Stored data:
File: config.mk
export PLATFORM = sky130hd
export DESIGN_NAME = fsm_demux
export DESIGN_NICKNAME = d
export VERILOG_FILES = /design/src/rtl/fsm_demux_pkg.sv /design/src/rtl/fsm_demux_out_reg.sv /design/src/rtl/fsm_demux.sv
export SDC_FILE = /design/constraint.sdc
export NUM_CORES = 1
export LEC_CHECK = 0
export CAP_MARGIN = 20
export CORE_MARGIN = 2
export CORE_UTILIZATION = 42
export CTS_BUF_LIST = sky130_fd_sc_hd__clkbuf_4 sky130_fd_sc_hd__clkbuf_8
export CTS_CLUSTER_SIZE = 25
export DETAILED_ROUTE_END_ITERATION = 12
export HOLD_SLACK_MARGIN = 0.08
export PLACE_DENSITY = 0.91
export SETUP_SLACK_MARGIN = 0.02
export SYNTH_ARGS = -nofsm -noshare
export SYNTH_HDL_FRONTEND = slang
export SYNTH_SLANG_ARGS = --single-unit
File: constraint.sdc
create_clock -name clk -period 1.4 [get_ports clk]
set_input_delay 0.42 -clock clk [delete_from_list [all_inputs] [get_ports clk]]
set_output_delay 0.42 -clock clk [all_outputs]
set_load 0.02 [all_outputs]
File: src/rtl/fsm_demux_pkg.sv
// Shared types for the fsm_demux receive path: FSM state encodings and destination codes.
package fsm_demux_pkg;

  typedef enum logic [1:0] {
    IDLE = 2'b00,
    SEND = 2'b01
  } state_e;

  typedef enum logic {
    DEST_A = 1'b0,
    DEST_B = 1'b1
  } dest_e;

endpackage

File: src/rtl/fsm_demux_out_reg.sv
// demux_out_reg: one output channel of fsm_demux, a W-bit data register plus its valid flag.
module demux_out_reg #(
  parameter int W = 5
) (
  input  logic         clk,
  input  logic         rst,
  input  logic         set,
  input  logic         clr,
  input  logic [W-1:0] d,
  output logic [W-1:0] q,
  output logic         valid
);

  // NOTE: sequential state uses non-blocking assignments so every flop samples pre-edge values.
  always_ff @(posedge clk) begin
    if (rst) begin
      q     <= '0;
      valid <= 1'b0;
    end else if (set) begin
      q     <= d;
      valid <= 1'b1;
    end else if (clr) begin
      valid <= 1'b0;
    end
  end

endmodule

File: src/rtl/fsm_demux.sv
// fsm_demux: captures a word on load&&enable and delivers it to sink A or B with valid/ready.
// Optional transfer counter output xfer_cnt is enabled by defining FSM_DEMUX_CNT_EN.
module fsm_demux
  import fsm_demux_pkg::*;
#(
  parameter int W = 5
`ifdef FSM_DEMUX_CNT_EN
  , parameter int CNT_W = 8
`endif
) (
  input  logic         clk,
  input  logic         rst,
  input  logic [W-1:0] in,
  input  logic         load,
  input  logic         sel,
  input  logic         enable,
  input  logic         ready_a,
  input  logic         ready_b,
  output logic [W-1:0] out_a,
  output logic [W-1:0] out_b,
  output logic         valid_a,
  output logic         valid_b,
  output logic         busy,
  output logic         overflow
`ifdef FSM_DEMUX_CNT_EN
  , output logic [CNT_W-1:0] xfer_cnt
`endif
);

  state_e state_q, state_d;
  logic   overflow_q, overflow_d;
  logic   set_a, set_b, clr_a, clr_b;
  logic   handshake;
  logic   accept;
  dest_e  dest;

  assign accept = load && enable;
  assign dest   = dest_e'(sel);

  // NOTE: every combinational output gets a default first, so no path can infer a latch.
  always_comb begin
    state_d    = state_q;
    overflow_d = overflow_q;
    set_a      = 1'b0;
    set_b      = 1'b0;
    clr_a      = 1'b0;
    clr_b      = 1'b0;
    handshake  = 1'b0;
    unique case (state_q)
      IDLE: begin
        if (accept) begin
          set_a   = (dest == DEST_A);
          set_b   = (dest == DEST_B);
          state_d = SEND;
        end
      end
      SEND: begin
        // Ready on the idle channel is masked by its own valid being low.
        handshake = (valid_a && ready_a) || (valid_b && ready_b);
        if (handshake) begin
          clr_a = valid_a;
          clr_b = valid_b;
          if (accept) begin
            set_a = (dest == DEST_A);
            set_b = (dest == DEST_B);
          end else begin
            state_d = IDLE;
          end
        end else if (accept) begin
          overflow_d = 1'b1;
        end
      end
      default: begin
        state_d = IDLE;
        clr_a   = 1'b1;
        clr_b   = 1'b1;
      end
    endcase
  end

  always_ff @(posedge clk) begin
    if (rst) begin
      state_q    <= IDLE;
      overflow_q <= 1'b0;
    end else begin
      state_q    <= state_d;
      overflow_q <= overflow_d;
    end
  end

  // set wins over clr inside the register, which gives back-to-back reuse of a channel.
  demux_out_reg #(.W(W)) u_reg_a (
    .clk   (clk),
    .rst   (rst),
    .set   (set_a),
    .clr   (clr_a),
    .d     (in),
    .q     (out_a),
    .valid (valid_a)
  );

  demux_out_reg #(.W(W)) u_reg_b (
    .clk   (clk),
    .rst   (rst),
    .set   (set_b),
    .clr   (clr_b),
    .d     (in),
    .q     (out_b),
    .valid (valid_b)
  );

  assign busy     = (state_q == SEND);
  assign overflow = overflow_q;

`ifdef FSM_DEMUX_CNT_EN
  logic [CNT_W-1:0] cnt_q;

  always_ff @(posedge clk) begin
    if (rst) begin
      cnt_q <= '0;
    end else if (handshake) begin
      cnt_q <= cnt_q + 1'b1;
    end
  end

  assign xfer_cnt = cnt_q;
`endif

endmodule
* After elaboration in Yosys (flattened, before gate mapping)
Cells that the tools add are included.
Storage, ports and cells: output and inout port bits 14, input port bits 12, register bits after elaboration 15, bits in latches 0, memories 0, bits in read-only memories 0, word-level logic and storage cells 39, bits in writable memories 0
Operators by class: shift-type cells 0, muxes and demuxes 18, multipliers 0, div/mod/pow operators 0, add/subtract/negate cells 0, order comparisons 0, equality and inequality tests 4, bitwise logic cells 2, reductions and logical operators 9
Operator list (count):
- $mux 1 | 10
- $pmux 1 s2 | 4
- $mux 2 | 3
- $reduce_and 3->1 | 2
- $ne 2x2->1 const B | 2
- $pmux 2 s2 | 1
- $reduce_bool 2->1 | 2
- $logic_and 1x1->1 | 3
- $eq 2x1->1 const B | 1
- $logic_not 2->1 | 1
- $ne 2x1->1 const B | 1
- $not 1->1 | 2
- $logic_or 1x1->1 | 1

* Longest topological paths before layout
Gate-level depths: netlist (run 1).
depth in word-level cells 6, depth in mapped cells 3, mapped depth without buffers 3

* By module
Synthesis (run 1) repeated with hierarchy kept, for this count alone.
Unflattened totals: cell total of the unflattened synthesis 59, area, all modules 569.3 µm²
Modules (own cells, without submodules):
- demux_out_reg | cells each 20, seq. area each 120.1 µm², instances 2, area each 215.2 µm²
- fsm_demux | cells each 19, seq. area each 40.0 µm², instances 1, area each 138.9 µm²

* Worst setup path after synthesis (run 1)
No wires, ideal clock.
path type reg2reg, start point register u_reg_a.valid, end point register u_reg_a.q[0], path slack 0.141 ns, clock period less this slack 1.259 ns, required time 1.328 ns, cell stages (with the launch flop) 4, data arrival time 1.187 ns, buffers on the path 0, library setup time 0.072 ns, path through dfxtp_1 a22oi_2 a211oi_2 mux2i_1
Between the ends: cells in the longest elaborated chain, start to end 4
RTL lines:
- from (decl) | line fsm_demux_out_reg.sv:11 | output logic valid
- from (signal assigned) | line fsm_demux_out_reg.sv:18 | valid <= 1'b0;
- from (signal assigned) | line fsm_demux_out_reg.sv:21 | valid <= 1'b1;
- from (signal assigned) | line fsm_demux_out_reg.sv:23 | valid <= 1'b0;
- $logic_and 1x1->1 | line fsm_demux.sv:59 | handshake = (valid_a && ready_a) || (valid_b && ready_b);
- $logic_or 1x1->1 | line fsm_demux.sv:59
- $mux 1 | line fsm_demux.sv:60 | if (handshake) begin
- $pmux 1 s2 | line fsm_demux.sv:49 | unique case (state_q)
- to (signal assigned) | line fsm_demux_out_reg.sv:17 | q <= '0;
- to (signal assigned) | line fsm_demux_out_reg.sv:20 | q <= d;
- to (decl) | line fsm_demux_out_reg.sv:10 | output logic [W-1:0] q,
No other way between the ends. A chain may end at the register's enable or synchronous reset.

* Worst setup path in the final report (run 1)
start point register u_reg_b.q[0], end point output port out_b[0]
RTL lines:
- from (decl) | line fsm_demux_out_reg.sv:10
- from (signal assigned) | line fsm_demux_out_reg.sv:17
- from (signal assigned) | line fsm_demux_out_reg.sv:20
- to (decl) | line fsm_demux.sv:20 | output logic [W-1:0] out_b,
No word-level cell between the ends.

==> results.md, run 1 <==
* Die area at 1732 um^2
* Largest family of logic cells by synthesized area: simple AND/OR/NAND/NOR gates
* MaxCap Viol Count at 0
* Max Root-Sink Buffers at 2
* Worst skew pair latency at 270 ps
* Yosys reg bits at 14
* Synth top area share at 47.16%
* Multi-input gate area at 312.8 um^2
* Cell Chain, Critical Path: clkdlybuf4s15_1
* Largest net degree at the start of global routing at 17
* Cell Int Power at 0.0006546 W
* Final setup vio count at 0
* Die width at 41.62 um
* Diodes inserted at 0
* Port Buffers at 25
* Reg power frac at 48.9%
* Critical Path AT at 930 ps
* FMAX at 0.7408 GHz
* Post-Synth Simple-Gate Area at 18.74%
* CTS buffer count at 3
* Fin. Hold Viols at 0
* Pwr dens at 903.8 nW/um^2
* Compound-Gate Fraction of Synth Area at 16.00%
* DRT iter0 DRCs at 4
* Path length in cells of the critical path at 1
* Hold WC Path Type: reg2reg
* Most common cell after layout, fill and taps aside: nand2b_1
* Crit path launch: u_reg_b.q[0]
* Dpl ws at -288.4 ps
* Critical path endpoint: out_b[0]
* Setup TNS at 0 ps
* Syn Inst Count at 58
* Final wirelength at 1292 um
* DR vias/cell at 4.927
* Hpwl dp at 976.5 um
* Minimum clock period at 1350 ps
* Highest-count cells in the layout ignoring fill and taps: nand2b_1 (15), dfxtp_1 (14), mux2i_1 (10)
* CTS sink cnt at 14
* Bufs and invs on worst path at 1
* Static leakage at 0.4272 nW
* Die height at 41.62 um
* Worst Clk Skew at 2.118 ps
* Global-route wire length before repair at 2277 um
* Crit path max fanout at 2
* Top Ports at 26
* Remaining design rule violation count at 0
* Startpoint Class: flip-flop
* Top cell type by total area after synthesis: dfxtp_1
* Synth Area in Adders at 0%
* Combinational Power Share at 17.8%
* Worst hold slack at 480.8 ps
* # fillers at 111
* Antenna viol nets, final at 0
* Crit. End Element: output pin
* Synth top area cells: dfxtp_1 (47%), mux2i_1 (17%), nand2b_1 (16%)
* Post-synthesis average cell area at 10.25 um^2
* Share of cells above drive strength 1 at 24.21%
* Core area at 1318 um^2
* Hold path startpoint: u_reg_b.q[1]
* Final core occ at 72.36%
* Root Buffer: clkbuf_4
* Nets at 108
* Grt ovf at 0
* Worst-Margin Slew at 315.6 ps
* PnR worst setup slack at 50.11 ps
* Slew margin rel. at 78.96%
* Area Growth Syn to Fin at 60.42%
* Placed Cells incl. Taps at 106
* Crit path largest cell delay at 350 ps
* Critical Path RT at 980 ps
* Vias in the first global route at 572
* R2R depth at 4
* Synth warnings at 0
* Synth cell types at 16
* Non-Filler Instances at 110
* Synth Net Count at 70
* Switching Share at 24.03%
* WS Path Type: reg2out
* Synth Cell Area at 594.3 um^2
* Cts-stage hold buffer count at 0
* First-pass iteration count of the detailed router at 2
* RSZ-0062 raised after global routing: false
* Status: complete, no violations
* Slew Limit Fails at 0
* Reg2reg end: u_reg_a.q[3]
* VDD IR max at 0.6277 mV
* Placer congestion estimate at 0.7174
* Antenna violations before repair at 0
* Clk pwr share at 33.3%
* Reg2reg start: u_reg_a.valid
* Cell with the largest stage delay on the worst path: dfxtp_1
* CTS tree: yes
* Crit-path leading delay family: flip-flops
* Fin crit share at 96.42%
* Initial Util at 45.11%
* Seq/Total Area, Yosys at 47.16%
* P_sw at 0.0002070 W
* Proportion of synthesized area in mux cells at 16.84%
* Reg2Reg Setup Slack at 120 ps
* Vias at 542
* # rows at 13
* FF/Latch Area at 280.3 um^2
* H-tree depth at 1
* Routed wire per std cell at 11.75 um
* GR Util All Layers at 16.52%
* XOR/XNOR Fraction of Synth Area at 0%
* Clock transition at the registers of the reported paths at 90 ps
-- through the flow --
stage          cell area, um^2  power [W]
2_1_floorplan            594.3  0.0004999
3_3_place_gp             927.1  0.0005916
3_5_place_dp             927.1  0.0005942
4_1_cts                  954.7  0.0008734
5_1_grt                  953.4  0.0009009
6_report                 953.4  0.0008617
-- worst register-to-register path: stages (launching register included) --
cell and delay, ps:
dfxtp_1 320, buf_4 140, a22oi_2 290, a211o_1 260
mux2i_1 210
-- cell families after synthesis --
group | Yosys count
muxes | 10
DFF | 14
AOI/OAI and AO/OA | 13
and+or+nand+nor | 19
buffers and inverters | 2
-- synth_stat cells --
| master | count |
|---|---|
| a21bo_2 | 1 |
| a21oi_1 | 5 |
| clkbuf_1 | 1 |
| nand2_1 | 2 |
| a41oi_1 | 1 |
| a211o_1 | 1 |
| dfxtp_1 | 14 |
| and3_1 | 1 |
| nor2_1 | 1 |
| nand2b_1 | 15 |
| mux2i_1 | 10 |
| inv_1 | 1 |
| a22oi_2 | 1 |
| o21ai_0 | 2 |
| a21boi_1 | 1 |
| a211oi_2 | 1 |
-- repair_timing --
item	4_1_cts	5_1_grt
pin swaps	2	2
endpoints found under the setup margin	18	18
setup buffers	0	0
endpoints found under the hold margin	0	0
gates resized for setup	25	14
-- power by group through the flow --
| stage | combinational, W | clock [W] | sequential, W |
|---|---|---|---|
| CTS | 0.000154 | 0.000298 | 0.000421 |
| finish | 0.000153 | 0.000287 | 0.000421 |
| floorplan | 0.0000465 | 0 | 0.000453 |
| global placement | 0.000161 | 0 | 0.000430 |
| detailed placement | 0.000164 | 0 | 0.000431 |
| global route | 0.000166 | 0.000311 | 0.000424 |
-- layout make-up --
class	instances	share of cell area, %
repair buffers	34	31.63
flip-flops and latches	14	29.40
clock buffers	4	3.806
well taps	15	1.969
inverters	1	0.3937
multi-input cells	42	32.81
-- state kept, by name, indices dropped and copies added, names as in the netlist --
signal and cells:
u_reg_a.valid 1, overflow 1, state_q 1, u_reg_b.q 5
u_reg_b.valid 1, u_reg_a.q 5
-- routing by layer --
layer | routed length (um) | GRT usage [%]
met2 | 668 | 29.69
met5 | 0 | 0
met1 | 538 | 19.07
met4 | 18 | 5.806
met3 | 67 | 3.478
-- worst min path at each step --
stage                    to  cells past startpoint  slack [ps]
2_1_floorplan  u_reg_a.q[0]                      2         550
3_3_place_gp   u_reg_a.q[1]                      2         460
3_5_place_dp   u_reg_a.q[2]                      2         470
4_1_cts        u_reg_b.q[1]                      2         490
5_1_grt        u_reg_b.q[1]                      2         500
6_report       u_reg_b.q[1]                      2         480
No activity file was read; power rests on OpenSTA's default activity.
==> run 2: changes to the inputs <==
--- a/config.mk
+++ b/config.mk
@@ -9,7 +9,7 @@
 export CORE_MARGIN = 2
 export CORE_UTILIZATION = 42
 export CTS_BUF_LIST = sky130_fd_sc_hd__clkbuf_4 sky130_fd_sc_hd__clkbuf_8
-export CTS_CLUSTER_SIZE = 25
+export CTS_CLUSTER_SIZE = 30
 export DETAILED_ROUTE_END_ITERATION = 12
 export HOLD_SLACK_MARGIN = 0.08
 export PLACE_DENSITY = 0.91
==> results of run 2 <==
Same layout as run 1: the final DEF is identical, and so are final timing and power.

---

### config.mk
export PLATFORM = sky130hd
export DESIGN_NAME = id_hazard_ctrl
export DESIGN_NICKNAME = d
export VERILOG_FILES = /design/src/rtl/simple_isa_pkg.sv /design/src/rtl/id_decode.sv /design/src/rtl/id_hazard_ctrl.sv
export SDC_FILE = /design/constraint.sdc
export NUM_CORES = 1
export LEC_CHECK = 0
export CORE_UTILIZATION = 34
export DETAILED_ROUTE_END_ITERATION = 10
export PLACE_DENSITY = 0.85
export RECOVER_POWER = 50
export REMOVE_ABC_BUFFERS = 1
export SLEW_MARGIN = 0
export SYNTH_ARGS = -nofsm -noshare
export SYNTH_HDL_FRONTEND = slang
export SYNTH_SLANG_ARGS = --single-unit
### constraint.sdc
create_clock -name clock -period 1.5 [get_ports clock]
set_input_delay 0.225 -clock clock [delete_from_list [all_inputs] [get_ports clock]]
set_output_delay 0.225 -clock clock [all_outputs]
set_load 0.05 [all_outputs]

WORK ITEM -> Above are the lines; repeat exactly the ones from the line containing "File: config.mk" down to the line containing "end else if (set) begin", both inclusive.

FINISHED EXERCISE ->
File: config.mk
export PLATFORM = sky130hd
export DESIGN_NAME = fsm_demux
export DESIGN_NICKNAME = d
export VERILOG_FILES = /design/src/rtl/fsm_demux_pkg.sv /design/src/rtl/fsm_demux_out_reg.sv /design/src/rtl/fsm_demux.sv
export SDC_FILE = /design/constraint.sdc
export NUM_CORES = 1
export LEC_CHECK = 0
export CAP_MARGIN = 20
export CORE_MARGIN = 2
export CORE_UTILIZATION = 42
export CTS_BUF_LIST = sky130_fd_sc_hd__clkbuf_4 sky130_fd_sc_hd__clkbuf_8
export CTS_CLUSTER_SIZE = 25
export DETAILED_ROUTE_END_ITERATION = 12
export HOLD_SLACK_MARGIN = 0.08
export PLACE_DENSITY = 0.91
export SETUP_SLACK_MARGIN = 0.02
export SYNTH_ARGS = -nofsm -noshare
export SYNTH_HDL_FRONTEND = slang
export SYNTH_SLANG_ARGS = --single-unit
File: constraint.sdc
create_clock -name clk -period 1.4 [get_ports clk]
set_input_delay 0.42 -clock clk [delete_from_list [all_inputs] [get_ports clk]]
set_output_delay 0.42 -clock clk [all_outputs]
set_load 0.02 [all_outputs]
File: src/rtl/fsm_demux_pkg.sv
// Shared types for the fsm_demux receive path: FSM state encodings and destination codes.
package fsm_demux_pkg;

  typedef enum logic [1:0] {
    IDLE = 2'b00,
    SEND = 2'b01
  } state_e;

  typedef enum logic {
    DEST_A = 1'b0,
    DEST_B = 1'b1
  } dest_e;

endpackage

File: src/rtl/fsm_demux_out_reg.sv
// demux_out_reg: one output channel of fsm_demux, a W-bit data register plus its valid flag.
module demux_out_reg #(
  parameter int W = 5
) (
  input  logic         clk,
  input  logic         rst,
  input  logic         set,
  input  logic         clr,
  input  logic [W-1:0] d,
  output logic [W-1:0] q,
  output logic         valid
);

  // NOTE: sequential state uses non-blocking assignments so every flop samples pre-edge values.
  always_ff @(posedge clk) begin
    if (rst) begin
      q     <= '0;
      valid <= 1'b0;
    end else if (set) begin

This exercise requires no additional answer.